After the site was evaluated by archaeologists, the operator of the battery powered E10e Bobcat excavator was faced with a clear goal in helping to find the castle’s moat and any other historically important artefacts. This involved an in-depth exploration in the garden of one of the buildings adjoining the castle ruins. The task was to dig a main reconnaissance trench with a length of 57m and another 16m long verification trench.
The work was carried out by an experienced Bobcat machine demonstrator, Tomáš Mrkvička, who said: “These very special excavations require the utmost caution. The soil must be removed literally centimetre by centimetre. For actions where it is important not to damage what could possibly be in the excavation, the operator's feel and touch are irreplaceable.” To ensure that any archaeological excavations were not damaged, the teeth were removed from the bucket at the beginning. Fortunately, the surface of the area being surveyed was not too hard, so it allowed this fine technique to work.
It turned out that the archaeologists were right to be cautious. After only a few hours of work, the E10e uncovered the point where the soil mixed with the original masonry of the castle. Excavating was immediately stopped and experts from the local museum were called in to investigate the site further and they were surprised to find that the E10e had in fact encountered the remains of an old cellar. “The cellar may be up to 500 years old,” said Jan Boukal, a historian from the Ricany Museum. It was decided that after discovering the cellar, archaeologists would dig only by hand in this area. With the cellar vault located only tens of centimetres below the surface, there was a real danger of it collapsing.
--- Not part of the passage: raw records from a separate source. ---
### src/rtl/ocmp_pkg.sv
`timescale 1ns/1ps
package ocmp_pkg;

    localparam int CNT_W  = 16;
    localparam int DATA_W = 16;
    localparam int ADDR_W = 2;
    localparam int MODE_W = 3;

    typedef enum logic [MODE_W-1:0] {
        OC_OFF    = 3'd0,
        OC_SET    = 3'd1,
        OC_CLR    = 3'd2,
        OC_TGL    = 3'd3,
        OC_PULSE1 = 3'd4,
        OC_PULSEN = 3'd5,
        OC_PWM    = 3'd6,
        OC_PWMF   = 3'd7
    } oc_mode_e;

    typedef enum logic [ADDR_W-1:0] {
        RA_CTRL = 2'd0,
        RA_PRI  = 2'd1,
        RA_SEC  = 2'd2,
        RA_FLAG = 2'd3
    } oc_addr_e;

    typedef struct packed {
        logic              en;
        logic [ADDR_W-1:0] addr;
        logic [DATA_W-1:0] data;
    } oc_wr_t;

    typedef struct packed {
        logic             out;
        logic             fault;
        logic             armed;
        logic [CNT_W-1:0] duty;
    } oc_state_t;

    function automatic logic is_pwm(oc_mode_e m);
        return (m == OC_PWM) || (m == OC_PWMF);
    endfunction

    function automatic logic is_single(oc_mode_e m);
        return (m == OC_SET) || (m == OC_CLR) || (m == OC_TGL);
    endfunction

endpackage

### src/rtl/ocmp_regs.sv
`timescale 1ns/1ps
module ocmp_regs
    import ocmp_pkg::*;
(
    input  logic             clk,
    input  logic             rst,
    input  oc_wr_t           wr,
    output oc_mode_e         mode_o,
    output logic [CNT_W-1:0] pri_o,
    output logic [CNT_W-1:0] sec_o,
    output logic             ctrl_wr_o,
    output logic             flag_clr_o
);
    oc_mode_e         mode_q;
    logic [CNT_W-1:0] pri_q;
    logic [CNT_W-1:0] sec_q;

    always_ff @(posedge clk) begin
        if (rst) begin
            mode_q <= OC_OFF;
            pri_q  <= '0;
            sec_q  <= '0;
        end else if (wr.en) begin
            case (oc_addr_e'(wr.addr))
                RA_CTRL: mode_q <= oc_mode_e'(wr.data[MODE_W-1:0]);
                RA_PRI:  pri_q  <= wr.data[CNT_W-1:0];
                RA_SEC:  sec_q  <= wr.data[CNT_W-1:0];
                default: ;
            endcase
        end
    end

    assign ctrl_wr_o  = wr.en && (oc_addr_e'(wr.addr) == RA_CTRL);
    assign flag_clr_o = wr.en && (oc_addr_e'(wr.addr) == RA_FLAG) && !wr.data[0];
    assign mode_o     = mode_q;
    assign pri_o      = pri_q;
    assign sec_o      = sec_q;

    // a primary write is visible on the next clock
    a_r11_pri_load: assert property (@(posedge clk) disable iff (rst)
        (wr.en && oc_addr_e'(wr.addr) == RA_PRI) |=> (pri_q == $past(wr.data[CNT_W-1:0])));

endmodule

### src/rtl/ocmp_tbmux.sv
`timescale 1ns/1ps
module ocmp_tbmux
    import ocmp_pkg::*;
#(
    parameter int NUM_TB = 2
) (
    input  logic                        sel,
    input  logic [NUM_TB-1:0][CNT_W-1:0] cnt_i,
    input  logic [NUM_TB-1:0]            per_i,
    output logic [CNT_W-1:0]            cnt_o,
    output logic                        per_o
);
    localparam int SEL_W = (NUM_TB > 1) ? $clog2(NUM_TB) : 1;

    logic [SEL_W-1:0] idx;
    assign idx = SEL_W'(sel);

    always_comb begin
        cnt_o = cnt_i[0];
        per_o = per_i[0];
        for (int k = 1; k < NUM_TB; k++) begin
            if (idx == SEL_W'(k)) begin
                cnt_o = cnt_i[k];
                per_o = per_i[k];
            end
        end
    end
endmodule

### src/rtl/ocmp_core.sv
`timescale 1ns/1ps
module ocmp_core
    import ocmp_pkg::*;
(
    input  logic             clk,
    input  logic             rst,
    input  oc_mode_e         mode_i,
    input  logic [CNT_W-1:0] pri_i,
    input  logic [CNT_W-1:0] sec_i,
    input  logic             ctrl_wr_i,
    input  logic             flag_clr_i,
    input  logic [CNT_W-1:0] cnt_i,
    input  logic             per_i,
    input  logic             fault_n_i,
    output logic             out_o,
    output logic             flag_o
);
    oc_state_t st_q, st_d;
    logic      flag_q;
    logic      event_d;
    logic      hit_pri, hit_sec, hit_duty;

    assign hit_pri  = (cnt_i == pri_i);
    assign hit_sec  = (cnt_i == sec_i);
    assign hit_duty = (cnt_i == st_q.duty);

    always_comb begin
        st_d    = st_q;
        event_d = 1'b0;
        if (ctrl_wr_i) begin
            st_d.out   = 1'b0;
            st_d.fault = 1'b0;
            st_d.armed = 1'b1;
        end else begin
            case (mode_i)
                OC_OFF: st_d.out = 1'b0;
                OC_SET: if (hit_pri) begin st_d.out = 1'b1;       event_d = 1'b1; end
                OC_CLR: if (hit_pri) begin st_d.out = 1'b0;       event_d = 1'b1; end
                OC_TGL: if (hit_pri) begin st_d.out = ~st_q.out;  event_d = 1'b1; end
                OC_PULSE1, OC_PULSEN: begin
                    if (st_q.armed) begin
                        if (hit_sec && (st_q.out || hit_pri)) begin
                            st_d.out = 1'b0;
                            event_d  = 1'b1;
                            if (mode_i == OC_PULSE1) st_d.armed = 1'b0;
                        end else if (hit_pri) begin
                            st_d.out = 1'b1;
                        end
                    end
                end
                default: begin
                    if (mode_i == OC_PWMF && (st_q.fault || !fault_n_i)) begin
                        st_d.out = 1'b0;
                        if (!st_q.fault) begin
                            st_d.fault = 1'b1;
                            event_d    = 1'b1;
                        end
                    end else if (per_i) begin
                        st_d.duty = sec_i;
                        st_d.out  = (sec_i != '0);
                        event_d   = 1'b1;
                    end else if (hit_duty) begin
                        st_d.out = 1'b0;
                    end
                end
            endcase
        end
    end

    always_ff @(posedge clk) begin
        if (rst) begin
            st_q   <= '{out: 1'b0, fault: 1'b0, armed: 1'b1, duty: '0};
            flag_q <= 1'b0;
        end else begin
            st_q <= st_d;
            if (event_d)         flag_q <= 1'b1;
            else if (flag_clr_i) flag_q <= 1'b0;
        end
    end

    assign out_o  = st_q.out;
    assign flag_o = flag_q;

    // disabled mode leaves the pin low
    a_r3_off_low: assert property (@(posedge clk) disable iff (rst)
        (mode_i == OC_OFF) |=> !st_q.out);
    // a single-mode match raises the flag
    a_r4_match_flag: assert property (@(posedge clk) disable iff (rst)
        (!ctrl_wr_i && is_single(mode_i) && hit_pri) |=> flag_q);
    // a finished single pulse keeps the pin low
    a_r5_single_done: assert property (@(posedge clk) disable iff (rst)
        (mode_i == OC_PULSE1 && !st_q.armed) |-> !st_q.out);
    // a zero duty copied at a period strobe keeps the pin low
    a_r7_zero_duty: assert property (@(posedge clk) disable iff (rst)
        (!ctrl_wr_i && mode_i == OC_PWM && per_i && sec_i == '0) |=> !st_q.out);
    // an active fault forces the pin low
    a_r9_fault_low: assert property (@(posedge clk) disable iff (rst)
        (!ctrl_wr_i && mode_i == OC_PWMF && !fault_n_i) |=> !st_q.out);
    // entering the fault state raises the flag
    a_r9_fault_flag: assert property (@(posedge clk) disable iff (rst)
        $rose(st_q.fault) |-> flag_q);

endmodule

### src/rtl/ocmp_channel.sv
`timescale 1ns/1ps
module ocmp_channel
    import ocmp_pkg::*;
(
    input  logic              clk,
    input  logic              rst,
    input  logic              tb_sel,
    input  logic [CNT_W-1:0]  cnt_a,
    input  logic              per_a,
    input  logic [CNT_W-1:0]  cnt_b,
    input  logic              per_b,
    input  logic              wr_en,
    input  logic [ADDR_W-1:0] wr_addr,
    input  logic [DATA_W-1:0] wr_data,
    input  logic              fault_n,
    output logic              pin_out,
    output logic              pin_oe,
    output logic              irq_flag
);
    oc_wr_t           wr;
    oc_mode_e         mode;
    logic [CNT_W-1:0] pri, sec, cnt_sel;
    logic             ctrl_wr, flag_clr, per_sel;

    assign wr = '{en: wr_en, addr: wr_addr, data: wr_data};

    ocmp_regs u_regs (
        .clk        (clk),
        .rst        (rst),
        .wr         (wr),
        .mode_o     (mode),
        .pri_o      (pri),
        .sec_o      (sec),
        .ctrl_wr_o  (ctrl_wr),
        .flag_clr_o (flag_clr)
    );

    ocmp_tbmux #(.NUM_TB(2)) u_mux (
        .sel   (tb_sel),
        .cnt_i ({cnt_b, cnt_a}),
        .per_i ({per_b, per_a}),
        .cnt_o (cnt_sel),
        .per_o (per_sel)
    );

    ocmp_core u_core (
        .clk        (clk),
        .rst        (rst),
        .mode_i     (mode),
        .pri_i      (pri),
        .sec_i      (sec),
        .ctrl_wr_i  (ctrl_wr),
        .flag_clr_i (flag_clr),
        .cnt_i      (cnt_sel),
        .per_i      (per_sel),
        .fault_n_i  (fault_n),
        .out_o      (pin_out),
        .flag_o     (irq_flag)
    );

    assign pin_oe = (mode != OC_OFF);

endmodule

### config.mk
export PLATFORM = sky130hd
export DESIGN_NAME = ocmp_channel
export DESIGN_NICKNAME = d
export VERILOG_FILES = /design/src/rtl/ocmp_pkg.sv /design/src/rtl/ocmp_regs.sv /design/src/rtl/ocmp_tbmux.sv /design/src/rtl/ocmp_core.sv /design/src/rtl/ocmp_channel.sv
export SDC_FILE = /design/constraint.sdc
export NUM_CORES = 1
export LEC_CHECK = 0
export BUFFER_PORTS_ARGS = -buffer_cell sky130_fd_sc_hd__buf_4
export CORE_MARGIN = 5
export CORE_UTILIZATION = 59
export CTS_CLUSTER_DIAMETER = 60
export DETAILED_ROUTE_END_ITERATION = 12
export PLACE_DENSITY = 0.86
export RECOVER_POWER = 100
export SLEW_MARGIN = 20
export SYNTH_ARGS = -nofsm -noshare
export SYNTH_HDL_FRONTEND = slang
export SYNTH_SLANG_ARGS = --single-unit
### constraint.sdc
create_clock -name clk -period 5.6 [get_ports clk]
set_input_delay 0.56 -clock clk [delete_from_list [all_inputs] [get_ports clk]]
set_output_delay 0.56 -clock clk [all_outputs]
set_load 0.005 [all_outputs]
Word level (Yosys, flattened, before mapping):

Index checks and enable logic that the tools add are counted.
W data, S select, Z words.

* register bits: 55
* input bits: 57
* output and inout port bits: 3
* word-level logic and storage cells: 76

* equality and inequality tests: 15
* bitwise logic cells: 4
* muxes and demuxes: 24
* reduce and logical (&&, ||, !) cells: 25

Operators by type and width (count)
* $eq A16 B16 Y1: 3
* $mux W1: 21
* $mux W16: 1
* $reduce_bool A16 Y1: 1
* $eq A3 B3 Y1 const B: 3
* $reduce_and A2 Y1: 4
* $reduce_and A4 Y1: 2
* $reduce_bool A8 Y1: 1
* $eq A3 B2 Y1 const B: 2
* $ne A2 B1 Y1 const B: 3
* $reduce_or A6 Y1: 1
* $logic_and A1 B1 Y1: 5
* $pmux W1 S5: 1
* $eq A2 B2 Y1 const B: 2
* $not A1 Y1: 4
* $reduce_or A2 Y1: 2
* $eq A3 B1 Y1 const B: 1
* $logic_not A3 Y1: 1
* $pmux W1 S3: 1
* $reduce_bool A3 Y1: 1
* $reduce_or A3 Y1: 1
* $eq A2 B1 Y1 const B: 1
* $logic_not A1 Y1: 2
* $logic_not A2 Y1: 1
* 2 further kinds: 3

Longest topological paths before layout:

* depth after elaboration: 9
* mapped depth: 9
* gate-level depth less buffers: 7

Hierarchy:

A second synthesis with hierarchy kept.

* cells, all modules: 322
* area total of the unflattened synthesis: 3159.3 um^2

By module, submodules not included
* ocmp_regs: cells each 138, area each 1472.7 um^2, instances 1, seq. area each 700.7 um^2
* ocmp_core: cells each 164, area each 1420.1 um^2, instances 1, seq. area each 400.4 um^2
* ocmp_tbmux: cells each 19, area each 260.2 um^2, instances 1, seq. area each 0.0 um^2
* ocmp_channel: cells each 1, area each 6.3 um^2, instances 1, seq. area each 0.0 um^2

Worst setup path before layout:

No wires, ideal clock.

* kind: input to register
* start point: input port tb_sel
* end point: register u_core.st_q (netlist bit u_core.out_o)
* arrival: 2.135 ns
* required time: 5.484 ns
* cell stages on the path: 9
* setup time: 0.116 ns
* slack: 3.349 ns
* buffers on the path: 2
* path through: buf_6 buf_12 mux2i_4 xnor2_1 nor4_1 nand4_1 nor4b_2 nor4_1 a31o_1

* word-level cells in the longest chain between the ends: 7
* elaborated cells between the ends (all ways): 17
* classes of those cells: 5 x eq/ne; 8 x mux; 4 x reduce/logical

RTL lines
* from (decl): RTL line ocmp_channel.sv:7 `input logic tb_sel,`
* $mux W16: RTL line ocmp_tbmux.sv:22 `if (idx == SEL_W'(k)) begin`
* $eq A16 B16 Y1: RTL line ocmp_core.sv:23 `assign hit_pri = (cnt_i == pri_i);`
* $logic_or A1 B1 Y1: RTL line ocmp_core.sv:42 `if (hit_sec && (st_q.out || hit_pri)) begin`
* $logic_and A1 B1 Y1: RTL line ocmp_core.sv:42
* $mux W1: RTL line ocmp_core.sv:42
* $mux W1: RTL line ocmp_core.sv:41 `if (st_q.armed) begin`
* $pmux W1 S5: RTL line ocmp_core.sv:35 `case (mode_i)`
* to (signal assigned): RTL line ocmp_core.sv:72 `st_q <= '{out: 1'b0, fault: 1'b0, armed: 1'b1, duty: '0};`
* to (signal assigned): RTL line ocmp_core.sv:75 `st_q <= st_d;`
* to (decl): RTL line ocmp_core.sv:18 `oc_state_t st_q, st_d;`

Several ways; a longest one is shown, not always the timed one. The select of a mux whose other input is x is not followed.
A chain may end at the register's enable or synchronous reset.

Worst setup path after layout:

Same ends and word-level chain as after synthesis.

==> metrics.txt <==
status=finished, violations left; failing checks=max-capacitance violations, max-slew violations; RSZ-0062 raised after global routing=no; Max Slew Vio Count=18; Placed Area=3400 sq um; total CTS buffers=5; core area=around 4800 sq um; Die Wd=just over 80 um; combinational share of power=0.160; switch share=0.237; Clock transition at path regs=approximately 0.10 ns; Hold Path Class=register to register; Lkg Pwr=roughly 1.2 nW; Mapped Area=between 2000 and 3000 sq um; post-detailed-route wirelength per cell=15.6 um; initial core utilization=0.612; grt total ovfl=0; clock skew=between 0.01 and 0.015 ns; Antenna diodes=0; CP Capture Type=register; Area growth, synth to finish=20.2%; Primary FF master, synth=dfxtp_1; r2r worst-path depth=6; PostCTS Resize Cnt=0; antenna-violating nets left=0; CTS tree=done; crit share post-route=0.603; largest net degree at the start of global routing=55; P_sw=just over 0.2 mW; flop-to-flop setup slack=roughly 3.8 ns; via count=~2700; Post-synth EDFFs=0; root buffer cell=clkbuf_8; CP max stage delay=1.23 ns; PortBufs=59; Mapped Avg Cell Area=roughly 8.2 sq um; flops & latches, synth=55; fin util=0.736; Int Pwr=0.649 mW; GRT Overall Usage=0.241; final wirelength=around 7500 um; remaining routing DRC violations=0; Die Span Y=just over 80 um; final instance area=3520 sq um; Hold Path Depth=2; final weighted congestion in routability-driven placement=approximately 0.99; VDD IR-drop max=around 180 uV; pre-CTS setup slack=2.88 ns; Post-CTS Hold Buffers=0; die area=approximately 6500 sq um; maxcap violations=1; Rows=25; slowest CP cell=clkbuf_1; Setup Viol. Count Final=0; vias in the first global route=around 2700; global-route wire length before repair=12200 um; Startpoint Class=input port; Synth cell types=33; Cells after Synth=roughly 360; Clock Path Buffers=2; relative slew slack=-0.158; Req. time, crit path=around 5.9 ns; worst-skew pair later-pin latency=between 0.3 and 0.4 ns; crit path DAT=3.64 ns; post-synthesis net count=around 410; worst path cell trace=clkbuf_1, mux2i_1, xnor2_1, nor4_1, nand4_1, and3_1, nor4_1, a31o_1; initial antenna violation count=0; Least-Margin Pin Slew=approximately 1.7 ns; type of the worst setup path=input port to register; post-DP HPWL=~5700 um; Clock Power Share=0.357; Min-Delay Endpoint=u_core.st_q[7]; total clock sinks=55; critical path peak fanout=17; RR Startpoint=u_regs.sec_o[6]; Setup TNS=0 ns; fraction of power consumed by sequential logic=0.483; endpoints failing hold=0; HP Start=u_core.st_q[7]; worst setup margin=~2.2 ns; crit path buf inv count=1; share of cells above drive strength 1=0.193; postcts setup bufs=0; yosys warns=0; ys async rst share=0; First-pass DRT Iterations=4; FF-to-FF End=u_core.out_o; CP top delay family=buffers and inverters; Critical Path Most Common Cell=nor4_1; fin nets=approximately 470; total chip power=0.850 mW; Pwr Density=241 nW/um^2; Seq/Total Area, Yosys=0.376; Tmin final=approximately 3.4 ns; DR iter-0 viols=about 250; IO Pins=60; Fmax=between 200 and 300 MHz; routed vias/inst=between 5 and 6; H-tree levels=2
## metrics by stage
step / std cells / hold WS, ns
6_report: 477 / 0.477
4_1_cts: 477 / 0.475
3_5_place_dp: 469 / 0.461
5_1_grt: 477 / 0.495
2_1_floorplan: 356 / 0.443
3_3_place_gp: 469 / 0.455
## power by group through the flow
stage          clock network (mW)  logic (mW)  registers [mW]
2_1_floorplan                   0      0.0873           0.414
3_3_place_gp                    0       0.134           0.419
3_5_place_dp                    0       0.136           0.419
4_1_cts                     0.306       0.137           0.410
5_1_grt                     0.320       0.147           0.411
6_report                    0.304       0.136           0.410
## how the worst max path moves through the flow
stage / start / depth (start not counted) / end
finish: tb_sel / 8 / u_core.out_o
global route: tb_sel / 8 / u_core.out_o
floorplan: tb_sel / 9 / u_core.out_o
CTS: tb_sel / 8 / u_core.out_o
global placement: tb_sel / 8 / u_core.out_o
detailed placement: tb_sel / 8 / u_core.out_o
## synthesized netlist by cell type, types with 3 or more instances
library cell  count  area [sq um]
nor4_1           17           106
mux2i_4           8           180
mux2i_1          10           100
clkbuf_1         12          45.0
dfxtp_1          55          1100
o21ai_0           3          15.0
nand3_1           5          25.0
inv_1             4          15.0
xnor2_1          48           420
a21oi_1          53           265
nor2_1           10          37.5
nand2_1         101           379
nand4_1           3          18.8
## cell type report
type | count | area, sq um
Clock buffer | 6 | 72.6
Multi-Input combinational cell | 281 | 1730
Inverter | 4 | 15.0
Fill cell | 365 | 1260
Tap cell | 67 | 83.8
Sequential cell | 55 | 1100
Timing Repair Buffer | 62 | 454
Clock inverter | 2 | 60.1
## metal layers
| layer | GRT usage | vias up | part of all wire |
|---|---|---|---|
| met5 | 0 | - | 0 |
| met3 | 0.0460 | 16 | 0.10 |
| met2 | 0.403 | 126 | 0.46 |
| met1 | 0.316 | 1241 | 0.42 |
| met4 | 0.0625 | 0 | 0.015 |
| li1 | - | 1309 | - |
## cell families after synthesis
logic type	count (synthesis)	synth area share
buffers and inverters	20	0.0346
muxes	19	0.100
xor gates and xnor gates	48	0.143
and+or+nand+nor	151	0.231
AOI/OAI and AO/OA	63	0.115
DFF	55	0.376
## sequential cells by signal, summed over array words and instances, names as in the netlist
register	count
u_core.flag_o	1
u_core.out_o	1
u_core.st_q	18
u_regs.mode_o	3
u_regs.pri_o	16
u_regs.sec_o	16
## cell usage in the layout, fill, tap and decap left out
master / netlist / final
nand3_1: 5 / 5
a31o_1: 2 / 2
mux2i_4: 8 / 8
clkbuf_4: 0 / 3
clkbuf_8: 0 / 5
nor4_2: 0 / 1
or3b_2: 1 / 1
nor3_1: 1 / 1
nand2b_1: 2 / 2
a21oi_1: 53 / 53
and3_1: 2 / 2
clkbuf_1: 12 / 4
o311ai_0: 1 / 1
a2bb2oi_1: 1 / 1
or2_2: 1 / 1
o221ai_1: 1 / 1
nor4_1: 17 / 16
buf_4: 0 / 56
mux2i_2: 1 / 1
nand3b_1: 2 / 2
nor3b_1: 2 / 2
o21ai_0: 3 / 3
inv_1: 4 / 4
nor2_1: 10 / 10
bufinv_16: 0 / 2
xnor2_1: 48 / 48
nor2b_1: 1 / 1
nand4_1: 3 / 3
nand2_1: 101 / 101
a31oi_1: 1 / 1
nor4b_2: 1 / 1
dfxtp_1: 55 / 55
or3_1: 2 / 2
mux2i_1: 10 / 10
o31ai_1: 1 / 1
## worst reg2reg max path, cell delays in order (launching register included)
cell	delay, ns
dfxtp_1	0.44
xnor2_1	0.10
nor4_1	0.31
nand4_1	0.19
nor4b_2	0.32
nor4_1	0.11
a31o_1	0.23
Note: power is estimated with default switching activity, not from simulation.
The excavator was then used to dig along pre marked lines elsewhere on the site. “The use of a 1t excavator in combination with an experienced operator proved to be very far sighted due to the discovery of the ancient cellar,” said Petr Frank from the Municipal Office in Ricany. “We are pleased that we were the first in the Czech Republic to have a chance to try a zero emission, battery powered excavator in Ricany. In addition, the ability to communicate seamlessly with experts during excavations due to the low machine noise was extremely useful and efficient. I assume that we will see electric machines more and more often in the centres of towns and villages in the future.”